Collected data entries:
┏━━
Source: an optimization exercise on an open RTL-to-GDS flow (aim: small area, a short achievable clock period and few clock cycles). Production flows keep margins and buffers that such runs may drop.
Only simulation tests tie the RTL to the original design; equivalence was not proved.
Power figures rest on the tool's default switching activity, not on a simulated workload.

## flow/design.v

```verilog
package gmdfs_pkg;
   localparam int COORD_W = 4;
   localparam int CFG_W   = 5;
   localparam int LEN_W   = 9;
   localparam int CMD_W   = 2;
   localparam int REQ_W   = 32;
   localparam int RSP_W   = 16;
   localparam logic [CFG_W-1:0] SIZE_RESET = 5'd10;
   localparam logic [CMD_W-1:0] CMD_WRITE = 2'd0;
   localparam logic [CMD_W-1:0] CMD_SOLVE = 2'd1;
   localparam logic [CMD_W-1:0] CMD_READ  = 2'd2;
   localparam logic [2:0] CODE_OPEN = 3'b000;
   localparam logic [2:0] CODE_WALL = 3'b010;
   localparam logic [2:0] CODE_DEAD = 3'b011;
endpackage
module grid_maze_dfs_path_search (
   input  logic                            clock,
   input  logic                            reset,
   input  logic                            req_tvalid,
   output logic                            req_tready,
   input  logic [gmdfs_pkg::REQ_W-1:0]     req_tdata,
   output logic                            rsp_tvalid,
   input  logic                            rsp_tready,
   output logic [gmdfs_pkg::RSP_W-1:0]     rsp_tdata,
   input  logic                            csr_valid,
   output logic                            csr_ready,
   input  logic [0:0]                      csr_index,
   input  logic [gmdfs_pkg::CFG_W-1:0]     csr_wdata
);
   logic [15:0][15:0][2:0] g_ff;           
   logic [4:0]             rows_ff, cols_ff;
   logic                   rdy_ff;
   logic                   ex_v_ff;        
   logic [1:0]             ex_cmd_ff;
   logic                   ex_wall_ff;
   logic                   ini_ff;         
   logic                   run_ff;         
   logic                   fin_ff;         
   logic                   sok_ff;         
   logic                   found_ff;
   logic [15:0]            xr_ff, xc_ff;   
   logic [3:0]             er_ff, ec_ff;   
   logic [3:0]             cand_ff;        
   logic [1:0]             arr_ff;         
   logic [8:0]             dep_ff;         
   logic                   bot_ff;         
   logic                   pw_ff;          
   logic [3:0]             pr_ff, pc_ff;   
   logic [2:0]             pd_ff;
   logic                   r_v_ff;         
   logic [11:0]            r_d_ff;
   logic                   o_v_ff, s_v_ff;
   logic [11:0]            o_d_ff, s_d_ff;
   logic [15:0] rin, cin;                  
   always_comb begin
      for (int i = 0; i < 16; i++) begin
         rin[i] = (5'(i) < rows_ff);
         cin[i] = (5'(i) < cols_ff);
      end
   end
   logic [15:0] pr_oh, pc_oh;
   always_comb begin
      for (int i = 0; i < 16; i++) begin
         pr_oh[i] = (pr_ff == 4'(i));
         pc_oh[i] = (pc_ff == 4'(i));
      end
   end
   logic [15:0][15:0]      op;             
   logic [15:0][2:0]       row_v;          
   logic [15:0][2:0]       col_v;          
   logic [15:0]            ra, rb, rc;     
   logic [15:0]            cc;             
   logic                   rc_in;          
   logic [2:0]             x_g, x_v;       
   logic                   x_in;           
   logic                   p_hit;
   function automatic logic at_f(input logic [15:0] sel, input logic [15:0] v, input int off);
      logic o;
      o = 1'b0;
      for (int i = 0; i < 16; i++) begin
         if (i + off >= 0 && i + off < 16) o = o | (sel[i] & v[i + off]);
      end
      at_f = o;
   endfunction
   function automatic logic [1:0] at2_f(input logic [15:0] sel, input logic [15:0][2:0] v,
                                        input int off);
      logic [1:0] o;
      o = 2'b00;
      for (int i = 0; i < 16; i++) begin
         if (i + off >= 0 && i + off < 16) o = o | ({2{sel[i]}} & v[i + off][1:0]);
      end
      at2_f = o;
   endfunction
   always_comb begin
      for (int i = 0; i < 16; i++) begin
         for (int j = 0; j < 16; j++) begin
            op[i][j] = (g_ff[i][j][2:1] == 2'b00);
         end
      end
      row_v = '0;
      ra    = '0;
      rc    = '0;
      for (int i = 0; i < 16; i++) begin
         if (xr_ff[i]) row_v = row_v | g_ff[i];
         if (i < 15 && xr_ff[i + 1]) ra = ra | op[i];
         if (i > 0 && xr_ff[i - 1]) rc = rc | op[i];
      end
      col_v = '0;
      for (int i = 0; i < 16; i++) begin
         for (int j = 0; j < 16; j++) begin
            if (xc_ff[j]) col_v[i] = col_v[i] | g_ff[i][j];
         end
      end
      rc_in = |(xr_ff[14:0] & rin[15:1]);
      for (int j = 0; j < 16; j++) begin
         rb[j] = (row_v[j][2:1] == 2'b00) && cin[j];
         ra[j] = ra[j] && cin[j];
         rc[j] = rc[j] && cin[j] && rc_in;
      end
      for (int i = 0; i < 16; i++) begin
         cc[i] = (col_v[i][2:1] == 2'b00) && rin[i];
      end
      x_g = '0;
      for (int j = 0; j < 16; j++) begin
         if (xc_ff[j]) x_g = x_g | row_v[j];
      end
      p_hit = pw_ff && |(pr_oh & xr_ff) && |(pc_oh & xc_ff);
      x_v   = p_hit ? pd_ff : x_g;
      x_in  = |(xr_ff & rin) && |(xc_ff & cin);
   end
   logic [15:0] er_oh, ec_oh;
   logic [3:0]  n1;           
   logic [3:0]  nb0, nb1, nb2, nb3;   
   logic [1:0]  na0, na1, na2, na3;   
   logic [3:0]  nb_end;
   logic        has_cand;
   logic [1:0]  k;            
   logic [1:0]  mv;           
   logic [15:0] mr, mc;       
   logic [3:0]  cand_in;
   logic [1:0]  arr_in;
   logic        at_end;
   logic        r_end, c_end;
   always_comb begin
      for (int i = 0; i < 16; i++) begin
         er_oh[i] = (er_ff == 4'(i));
         ec_oh[i] = (ec_ff == 4'(i));
      end
      n1[0] = at_f(xc_ff, rb, 1);
      n1[1] = at_f(xr_ff, cc, 1);
      n1[2] = at_f(xc_ff, rb, -1);
      n1[3] = at_f(xr_ff, cc, -1);
      nb0   = {at_f(xc_ff, ra, 1), 1'b0, at_f(xc_ff, rc, 1), at_f(xc_ff, rb, 2)};
      nb1   = {1'b0, at_f(xc_ff, rc, -1), at_f(xr_ff, cc, 2), at_f(xc_ff, rc, 1)};
      nb2   = {at_f(xc_ff, ra, -1), at_f(xc_ff, rb, -2), at_f(xc_ff, rc, -1), 1'b0};
      nb3   = {at_f(xr_ff, cc, -2), at_f(xc_ff, ra, -1), 1'b0, at_f(xc_ff, ra, 1)};
      na0   = at2_f(xc_ff, row_v, 1);
      na1   = at2_f(xr_ff, col_v, 1);
      na2   = at2_f(xc_ff, row_v, -1);
      na3   = at2_f(xr_ff, col_v, -1);
      r_end      = |(xr_ff & er_oh);
      c_end      = |(xc_ff & ec_oh);
      nb_end[0]  = r_end && |(xc_ff[14:0] & ec_oh[15:1]);
      nb_end[1]  = c_end && |(xr_ff[14:0] & er_oh[15:1]);
      nb_end[2]  = r_end && |(xc_ff[15:1] & ec_oh[14:0]);
      nb_end[3]  = c_end && |(xr_ff[15:1] & er_oh[14:0]);
      has_cand   = |cand_ff;
      k          = cand_ff[0] ? 2'd0 : cand_ff[1] ? 2'd1 : cand_ff[2] ? 2'd2 : 2'd3;
      at_end     = nb_end[k];
      mv = has_cand ? k : (arr_ff + 2'd2);
      mr = xr_ff;
      mc = xc_ff;
      case (mv)
         2'd0:    mc = {xc_ff[14:0], 1'b0};
         2'd1:    mr = {xr_ff[14:0], 1'b0};
         2'd2:    mc = {1'b0, xc_ff[15:1]};
         default: mr = {1'b0, xr_ff[15:1]};
      endcase
      case (mv)
         2'd0:    begin cand_in = nb0; arr_in = na0; end
         2'd1:    begin cand_in = nb1; arr_in = na1; end
         2'd2:    begin cand_in = nb2; arr_in = na2; end
         default: begin cand_in = nb3; arr_in = na3; end
      endcase
      if (has_cand) begin
         arr_in = k;
      end else begin
         case (arr_ff)
            2'd0:    cand_in = cand_in & 4'b1110;
            2'd1:    cand_in = cand_in & 4'b1100;
            2'd2:    cand_in = cand_in & 4'b1000;
            default: cand_in = 4'b0000;
         endcase
      end
   end
   logic        ex_en, ex_done, fire, step, s_done;
   logic        g_we, w_mv;
   logic [2:0]  w_d;
   logic [11:0] res;
   logic        start_hit;
   logic        is_solve;
   assign fire      = req_tvalid && rdy_ff;
   assign ex_en     = ex_v_ff && !(r_v_ff && o_v_ff && s_v_ff);
   assign start_hit = r_end && c_end;
   assign is_solve  = (ex_cmd_ff == gmdfs_pkg::CMD_SOLVE);
   assign step      = ex_en && is_solve && run_ff;
   always_comb begin
      g_we   = 1'b0;
      w_mv   = 1'b0;
      w_d    = {1'b0, ex_wall_ff, 1'b0};
      s_done = 1'b0;
      if (ex_en) begin
         case (ex_cmd_ff)
            gmdfs_pkg::CMD_WRITE: begin
               g_we = 1'b1;
            end
            gmdfs_pkg::CMD_SOLVE: begin
               if (fin_ff) begin
               end else if (ini_ff) begin
                  g_we   = sok_ff;
                  w_d    = 3'b100;
                  s_done = !sok_ff || start_hit;
               end else if (!run_ff) begin
               end else if (has_cand) begin
                  g_we   = 1'b1;
                  w_mv   = 1'b1;
                  w_d    = {1'b1, k};
                  s_done = at_end;
               end else begin
                  g_we   = !bot_ff;
                  w_d    = gmdfs_pkg::CODE_DEAD;
                  s_done = bot_ff;
               end
            end
            default: ;
         endcase
      end
      ex_done = ex_en && (!is_solve || fin_ff);
      res = '0;
      if (ex_cmd_ff == gmdfs_pkg::CMD_READ) begin
         res[11:10] = x_in ? {x_v[2] | (x_v[1] & x_v[0]), !x_v[2] && x_v[1]} : 2'd1;
      end else if (is_solve) begin
         res[0]   = found_ff;
         res[9:1] = found_ff ? dep_ff : 9'd0;
      end
   end
   logic [3:0] wr_b, wc_b;
   always_comb begin
      wr_b = '0;
      wc_b = '0;
      for (int i = 0; i < 16; i++) begin
         if (w_mv ? mr[i] : xr_ff[i]) wr_b = wr_b | 4'(i);
         if (w_mv ? mc[i] : xc_ff[i]) wc_b = wc_b | 4'(i);
      end
   end
   always_ff @(posedge clock) begin
      if (reset) begin
         pw_ff <= 1'b0;
      end else begin
         pw_ff <= g_we;
      end
      pr_ff <= wr_b;
      pc_ff <= wc_b;
      pd_ff <= w_d;
   end
   logic [15:0] wr_n, wc_n;
   always_comb begin
      for (int i = 0; i < 16; i++) begin
         wr_n[i] = !(reset || (pw_ff && pr_oh[i]));
         wc_n[i] = !(reset || (pw_ff && pc_oh[i]));
      end
   end
   for (genvar r = 0; r < 16; r++) begin : g_row
      for (genvar c = 0; c < 16; c++) begin : g_col
         always_ff @(posedge clock) begin
            if (!(wr_n[r] || wc_n[c])) begin
               g_ff[r][c] <= reset ? gmdfs_pkg::CODE_OPEN : pd_ff;
            end
         end
      end
   end
   logic        take, r_go;
   logic        r_v_in, o_v_in, s_v_in;
   logic [11:0] o_d_in, s_d_in;
   logic        ex_v_in;
   logic [1:0]  ex_cmd_in;
   logic        fin_in;
   always_comb begin
      take   = o_v_ff && rsp_tready;
      r_go   = r_v_ff && !(o_v_ff && s_v_ff && !take);
      r_v_in = ex_done || (r_v_ff && !r_go);
      o_v_in = o_v_ff;
      o_d_in = o_d_ff;
      s_v_in = s_v_ff;
      s_d_in = s_d_ff;
      if (!o_v_ff || take) begin
         o_v_in = s_v_ff || r_go;
         o_d_in = s_v_ff ? s_d_ff : r_d_ff;
         s_v_in = s_v_ff && r_go;
         s_d_in = r_d_ff;
      end else if (r_go) begin
         s_v_in = 1'b1;
         s_d_in = r_d_ff;
      end
      ex_v_in   = fire || (ex_v_ff && !ex_done);
      ex_cmd_in = rdy_ff ? req_tdata[1:0] : ex_cmd_ff;
      fin_in    = !rdy_ff && (fin_ff ? !ex_done : s_done);
   end
   always_ff @(posedge clock) begin
      if (reset) begin
         rdy_ff  <= 1'b1;
         ex_v_ff <= 1'b0;
         ini_ff  <= 1'b0;
         run_ff  <= 1'b0;
         fin_ff  <= 1'b0;
         r_v_ff  <= 1'b0;
         o_v_ff  <= 1'b0;
         s_v_ff  <= 1'b0;
         rows_ff <= gmdfs_pkg::SIZE_RESET;
         cols_ff <= gmdfs_pkg::SIZE_RESET;
      end else begin
         rdy_ff  <= !ex_v_in || (((ex_cmd_in != gmdfs_pkg::CMD_SOLVE) || fin_in) &&
                                 !(r_v_in && o_v_in && s_v_in));
         ex_v_ff <= ex_v_in;
         r_v_ff  <= r_v_in;
         o_v_ff  <= o_v_in;
         s_v_ff  <= s_v_in;
         fin_ff  <= fin_in;
         if (rdy_ff) begin
            ini_ff <= 1'b0;
            run_ff <= 1'b0;
         end else if (ex_en && is_solve && !fin_ff) begin
            ini_ff <= !ini_ff && !run_ff;
            run_ff <= run_ff || (ini_ff && !s_done);
         end
         if (csr_valid) begin
            if (csr_index == 1'b0) rows_ff <= csr_wdata;
            else                   cols_ff <= csr_wdata;
         end
      end
   end
   logic [3:0] f_r, f_c;
   assign f_r = (req_tdata[1:0] == gmdfs_pkg::CMD_SOLVE) ? req_tdata[14:11] : req_tdata[5:2];
   assign f_c = (req_tdata[1:0] == gmdfs_pkg::CMD_SOLVE) ? req_tdata[18:15] : req_tdata[9:6];
   always_ff @(posedge clock) begin
      o_d_ff    <= o_d_in;
      s_d_ff    <= s_d_in;
      ex_cmd_ff <= ex_cmd_in;
      if (ex_done) begin
         r_d_ff <= res;
      end
      if (rdy_ff) begin
         ex_wall_ff <= req_tdata[10];
         er_ff      <= req_tdata[22:19];
         ec_ff      <= req_tdata[26:23];
         for (int i = 0; i < 16; i++) begin
            xr_ff[i] <= (f_r == 4'(i));
            xc_ff[i] <= (f_c == 4'(i));
         end
      end else if (step && !fin_ff) begin
         xr_ff <= mr;
         xc_ff <= mc;
      end
      if (ex_en && is_solve && !fin_ff) begin
         if (ini_ff) begin
            cand_ff  <= n1;
            dep_ff   <= 9'd1;
            bot_ff   <= 1'b1;
            found_ff <= sok_ff && start_hit;
         end else if (!run_ff) begin
            sok_ff   <= x_in && (x_v[2:1] == 2'b00);
         end else if (has_cand) begin
            cand_ff  <= cand_in;
            arr_ff   <= arr_in;
            dep_ff   <= dep_ff + 9'd1;
            bot_ff   <= 1'b0;
            found_ff <= at_end;
         end else begin
            cand_ff  <= cand_in;
            arr_ff   <= arr_in;
            dep_ff   <= dep_ff - 9'd1;
            bot_ff   <= (dep_ff == 9'd2);
            found_ff <= 1'b0;
         end
      end
   end
   assign req_tready = rdy_ff;
   assign csr_ready  = 1'b1;
   assign rsp_tvalid = o_v_ff;
   assign rsp_tdata  = {4'd0, o_d_ff};
endmodule
```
┗━━
§ **What is needed**
Return every line above that contains the word "default".

§ **Response to this exercise**
Power figures rest on the tool's default switching activity, not on a simulated workload.
         default: mr = {1'b0, xr_ff[15:1]};
         default: begin cand_in = nb3; arr_in = na3; end
            default: cand_in = 4'b0000;
            default: ;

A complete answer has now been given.